Disinterested claimants cannot keep extending the PIPA limitation period

23 November 2020

An application for leave to extend the limitation period was denied because the applicant failed to show that the delay was occasioned by a “conscientious effort to comply” with PIPA.

In Issue

Whether leave to extend the limitation period should be granted where an applicant had issued notices of claim within the limitation period, but failed to comply with pre-court procedures under the Personal Injuries Proceedings Act 2002 (Qld) (PIPA)

The background

Mr Kyle Faram, the applicant, sought an order pursuant to s59(2)(b) of the Personal Injuries Proceedings Act 2002 (PIPA) for leave to commence proceedings in relation to a claim for damages arising out of an incident that occurred on 3 March 2017 (over 3 years earlier).

The applicant’s claim arose out of an incident which occurred at the Park Ridge Tavern on 3 March 2017 when the applicant was assaulted by some other patrons. He claimed that the respondents failed to discharge the duty of care they owed to him as a lawful patron at the licenced premises by failing to provide effective services to either avert or contain the incident.

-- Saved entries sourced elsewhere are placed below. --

**src/rtl/oam_dma_ctrl.sv**
```systemverilog
// Sprite DMA controller: stalls the CPU, copies one page of memory into the OAM data port.
// Optional macro OAM_DMA_ODD_ALIGN_EN makes the ALIGN cycle depend on a free-running parity bit.
module oam_dma_ctrl #(
    parameter int unsigned            ADDR_WIDTH    = 16,
    parameter int unsigned            REG_WIDTH     = 8,
    parameter logic [ADDR_WIDTH-1:0]  DMA_TRIG_ADDR = 16'h4014,
    parameter logic [ADDR_WIDTH-1:0]  OAM_DATA_ADDR = 16'h2004,
    parameter int unsigned            XFER_LEN      = 256
) (
    input  logic                  clk,
    input  logic                  reset_n,
    input  logic [ADDR_WIDTH-1:0] cpu_addr,
    input  logic [REG_WIDTH-1:0]  cpu_wdata,
    input  logic                  cpu_r_w_n,
    output logic                  cpu_rdy,
    output logic [ADDR_WIDTH-1:0] mem_addr,
    output logic                  mem_we,
    output logic [REG_WIDTH-1:0]  mem_din,
    input  logic [REG_WIDTH-1:0]  mem_dout,
    output logic                  dma_busy,
    output logic                  dma_done
);

    localparam logic [7:0] IdxLast = 8'(XFER_LEN - 1);

    typedef enum logic [2:0] {StIdle, StHalt, StAlign, StRd, StWr} state_e;

    state_e               state_q, state_d;
    logic [REG_WIDTH-1:0] page_q, page_d;
    logic [REG_WIDTH-1:0] data_q, data_d;
    logic [7:0]           idx_q, idx_d;
    logic                 done_q, done_d;
    logic                 trig;
    logic                 halt_to_align;

    assign trig = ~cpu_r_w_n && (cpu_addr == DMA_TRIG_ADDR);

`ifdef OAM_DMA_ODD_ALIGN_EN
    logic parity_q;

    always_ff @(posedge clk or negedge reset_n) begin
        if (!reset_n) begin
            parity_q <= 1'b0;
        end else begin
            parity_q <= ~parity_q;
        end
    end

    assign halt_to_align = parity_q;
`else
    assign halt_to_align = 1'b1;
`endif

    always_ff @(posedge clk or negedge reset_n) begin
        if (!reset_n) begin
            state_q <= StIdle;
            page_q  <= '0;
            data_q  <= '0;
            idx_q   <= '0;
            done_q  <= 1'b0;
        end else begin
            state_q <= state_d;
            page_q  <= page_d;
            data_q  <= data_d;
            idx_q   <= idx_d;
            done_q  <= done_d;
        end
    end

    always_comb begin
        state_d = state_q;
        page_d  = page_q;
        data_d  = data_q;
        idx_d   = idx_q;
        done_d  = 1'b0;
        unique case (state_q)
            StIdle: begin
                if (trig) begin
                    page_d  = cpu_wdata;
                    idx_d   = '0;
                    state_d = StHalt;
                end
            end
            // The CPU only honours rdy on reads, so wait out any pending writes.
            StHalt: begin
                if (cpu_r_w_n) begin
                    state_d = halt_to_align ? StAlign : StRd;
                end
            end
            StAlign: state_d = StRd;
            StRd: begin
                data_d  = mem_dout;
                state_d = StWr;
            end
            StWr: begin
                if (idx_q == IdxLast) begin
                    done_d  = 1'b1;
                    state_d = StIdle;
                end else begin
                    idx_d   = idx_q + 8'd1;
                    state_d = StRd;
                end
            end
            default: state_d = StIdle;
        endcase
    end

    always_comb begin
        cpu_rdy  = 1'b1;
        dma_busy = 1'b0;
        mem_addr = cpu_addr;
        mem_we   = ~cpu_r_w_n;
        mem_din  = cpu_wdata;
        unique case (state_q)
            StIdle: ;
            StHalt: begin
                cpu_rdy  = 1'b0;
                dma_busy = 1'b1;
            end
            StAlign: begin
                cpu_rdy  = 1'b0;
                dma_busy = 1'b1;
                mem_we   = 1'b0;
            end
            StRd: begin
                cpu_rdy  = 1'b0;
                dma_busy = 1'b1;
                mem_addr = ADDR_WIDTH'({page_q, idx_q});
                mem_we   = 1'b0;
            end
            StWr: begin
                cpu_rdy  = 1'b0;
                dma_busy = 1'b1;
                mem_addr = OAM_DATA_ADDR;
                mem_we   = 1'b1;
                mem_din  = data_q;
            end
            default: ;
        endcase
    end

    assign dma_done = done_q;

endmodule

```
**config.mk**
```make
export PLATFORM = sky130hd
export DESIGN_NAME = oam_dma_ctrl
export DESIGN_NICKNAME = d
export VERILOG_FILES = /design/src/rtl/oam_dma_ctrl.sv
export SDC_FILE = /design/constraint.sdc
export NUM_CORES = 1
export LEC_CHECK = 0
export ABC_CLOCK_PERIOD_IN_PS = 1800
export CORE_MARGIN = 10
export CORE_UTILIZATION = 40
export CTS_CLUSTER_SIZE = 24
export DETAILED_ROUTE_END_ITERATION = 6
export PLACE_DENSITY = 0.77
export SETUP_SLACK_MARGIN = 0.5
export SYNTH_ARGS = -nofsm -noshare
export SYNTH_HDL_FRONTEND = slang
export SYNTH_SLANG_ARGS = --single-unit
```
**constraint.sdc**
```tcl
create_clock -name clk -period 1.8 [get_ports clk]
set_input_delay 0.36 -clock clk [delete_from_list [all_inputs] [get_ports clk]]
set_output_delay 0.36 -clock clk [all_outputs]
set_load 0.02 [all_outputs]
```
==> impl_metrics.json <==
{
  "p_sw_share_pct": 38.53,
  "route.vias.total": 2077,
  "final_cells": 361,
  "most-common-layout-cells": "buf_6, nand2_1, buf_4",
  "skew_ns": 0.004184,
  "power_frac_seq_pct": 22.0,
  "clkPwrFrac_pct": 13.1,
  "place.gp.congestion": 0.9112,
  "final.fill_count": 164,
  "p_int_mw": 2.436,
  "synth_compound_area_share_pct": 16.97,
  "post_drt_wl_per_cell_um": 24.18,
  "core_area_um2": 4029,
  "grt_pass1_wl_um": 12050,
  "comb_power_share_pct": 64.8,
  "io_buffers": 62,
  "rows": 23,
  "yosysWarnings": 0,
  "fin_util_pct": 89.94,
  "ys_seq_area_share_pct": 42.04,
  "wirelength_met1_um": 3347,
  "synth_fa_ha_area_share_pct": 0.7508,
  "diodes": 0,
  "grt_antenna_before_repair": 0,
  "irDropWorstVdd_v": 0.0007750,
  "power.leakage_nw": 1.764,
  "ctsHoldBuffers": 0,
  "die_x_um": 84.55,
  "drv_slew": 0,
  "first_global_vias": 2227,
  "firstDrtPassIters": 4,
  "post-dp-hpwl_um": 4296,
  "clock_latency_ns": 0.28,
  "setup_ws_ns": -0.2416,
  "drtAntennaViolNets": 0,
  "cts_buffer_depth": 2,
  "pin_count": 63,
  "synth.mux.area_fraction_pct": 7.207,
  "cp-start-kind": "flip-flop",
  "die_height_um": 84.55,
  "h-tree-depth": 1,
  "overflow": 0,
  "netlist_instances": 185,
  "synth_top_family_by_area": "simple AND/OR/NAND/NOR gates",
  "arrival_ns": 1.68,
  "synth_xor_area_share_pct": 2.102,
  "drc_errors": 0,
  "cts-root-buf": "clkbuf_8",
  "synth-seq-cells": 28,
  "max_freq_mhz": 489.8,
  "multiInputGateArea_um2": 1388,
  "syn-num-nets": 221,
  "crit_chain": "buf_6 -> nand3_4 -> inv_8 -> nor2_4 -> buf_12 -> a22o_1 -> buf_4",
  "hold_violations": 0,
  "slowest_stage": "dfrtp_2",
  "cp_max_fo": 12,
  "cts_tree": "done",
  "power_mw": 3.964,
  "slew_headroom_pct": 74.17,
  "final_layout_size_suffix_gt1_share_pct": 60.45,
  "synth_cell_types": 41,
  "initial_core_util_pct": 41.37,
  "max_stage_delay_ns": 0.48,
  "place_ws_ns": -0.6405,
  "synthSimpleGateAreaFrac_pct": 25.68,
  "register_area_um2": 703.2,
  "avgSynthCellArea_um2": 9.009,
  "vias_per_cell": 5.753,
  "end_kind": "output port",
  "met2WireLength_um": 4261,
  "dpl.cell_count": 322,
  "area_delta_synth_final_pct": 117.4,
  "violations": "setup timing",
  "layout_commonest_cell": "buf_6",
  "min_path_type": "primary input to asynchronous set/reset pin",
  "critical_path_class": "flip-flop to output port",
  "worstPathRequired_ns": 1.44,
  "status": "finished, violations left",
  "routed_wl_um": 8728,
  "synth_area_um2": 1667,
  "post-route-period-util_pct": 113.4,
  "worst_slew_pin_slew_ns": 0.3874,
  "grt_max_degree": 29,
  "dieArea_um2": 7149,
  "dr_wl_met3_um": 671,
  "cts.reportedPaths.clkPinSlew_ns": 0.11,
  "p_per_area_nw_per_um2": 1094,
  "crit_buf_inv": 4,
  "setup_violations": 42,
  "layout.nets": 348,
  "cap_violations": 0,
  "numCtsBuffers": 3,
  "p_sw_mw": 1.527,
  "dr.first_iter.drc_count": 170,
  "routed.top_layer": "met4",
  "critPathTopFamily": "buffers and inverters",
  "rsz0062_at_grt": "yes",
  "cts_sinks": 28,
  "track_usage_pct": 21.00,
  "finalCriticalPeriod_ns": 2.042
}
synth_stat cells (all sizes together):
cell	n	area, µm²
nand4b	1	15.01
or3	1	6.260
nor2	7	26.28
o21a	1	7.510
and2	2	12.51
a21oi	1	5.000
xnor2	4	35.03
nor4b	1	23.77
nand2	57	214.0
a22o	14	123.9
nor4	2	18.77
o2bb2ai	1	8.760
o22ai	2	12.51
o21ai	4	20.02
mux2	9	120.1
buf	7	38.79
inv	11	41.29
nor3b	2	15.01
nand3	4	25.02
nor3	4	31.28
nand4	2	12.51
o22a	1	8.760
or3b	1	8.760
o31ai	3	22.52
o32ai	4	35.03
o211ai	2	15.01
clkbuf	2	7.510
nor2b	1	6.260
o21bai	2	15.01
dfrtp	28	700.7
and3	2	12.51
o31a	1	8.760
ha	1	12.51
registers in the layout, summed over array words and instances, names as in the netlist:
signal    cells
state_q       3
idx_q         8
page_q        8
data_q        8
dma_done      1
per-stage QoR:
step | hold WS, ns | TNS [ns] | instance area [µm²]
detailed placement | 0.4620 | -18.53 | 2798
finish | 0.4575 | -6.146 | 3623
global placement | 0.4572 | -17.60 | 2798
floorplan | 0.06441 | 0 | 1954
global route | 0.4722 | -7.700 | 3623
CTS | 0.4669 | -3.787 | 3413
what timing repair did:
action	in CTS	in global routing
cloned	4	0
buffers inserted	26	5
pin swaps	33	22
gates resized for setup	274	32
setup endpoints to repair	47	56
cells by family (layout without fill, tap and decap cells):
family | count (synthesis) | in the layout
xor+xnor | 4 | 4
simple gates | 87 | 88
compound gates | 36 | 36
flops | 28 | 28
buf+inv | 20 | 145
fa+ha+maj | 1 | 1
mux | 9 | 9
area by class of cell:
class                   instances  area share (%)
repair buffers                130           37.19
multi-input cells             138           38.29
flip-flops and latches         28           19.41
inverters                      11           1.416
well taps                      50           1.727
clock inverters                 1          0.8287
clock buffers                   3           1.140
worst paths after layout:
check,end,start,slack (ns),cells after the start
min in group clk,data_q[7],data_q[7],0.49,2
max in group asynchronous,state_q[1],reset_n,1.04,2
min,idx_q[3],reset_n,0.46,2
max reg2reg,idx_q[3],state_q[1],-0.13,11
max,mem_addr[10],state_q[1],-0.24,7
min reg2reg,data_q[7],data_q[7],0.49,2
metal layers:
layer  GRT usage [%]  up-vias
met3           6.763       36
met5               0        -
met1           23.35     1028
met4           10.33        0
met2           35.21      111
li1                -      902
power groups by stage:
stage / combinational, mW / sequential (mW) / clock [mW]
floorplan: 0.970 / 0.827 / 0
global placement: 1.52 / 0.845 / 0
detailed placement: 1.54 / 0.852 / 0
CTS: 2.26 / 0.843 / 0.512
global route: 2.68 / 0.887 / 0.547
finish: 2.57 / 0.874 / 0.521
Power figures use the tool's default switching activity.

The applicant first contacted solicitors on or around March 2017, and instructed them to commence a claim for personal injuries. Part 1 of the Notice of Claim was given to the first respondent on 23 January 2018, and to the second respondent on 6 February 2019. The statutory limitation period for bringing an action for damages expired on 3 March 2020.

The limitation period had been informally extended by the parties on two occasions. The plaintiff sought a further, third extension to which the respondents did not agree. Accordingly, the applicant filed an application seeking the above order. Both respondents opposed the application on the basis that the applicant could not show that the delays were occasioned by a “conscientious effort to comply” with the pre-court proceedings under PIPA (a reference to one of the factors that courts will consider in exercising their discretion to make such orders) .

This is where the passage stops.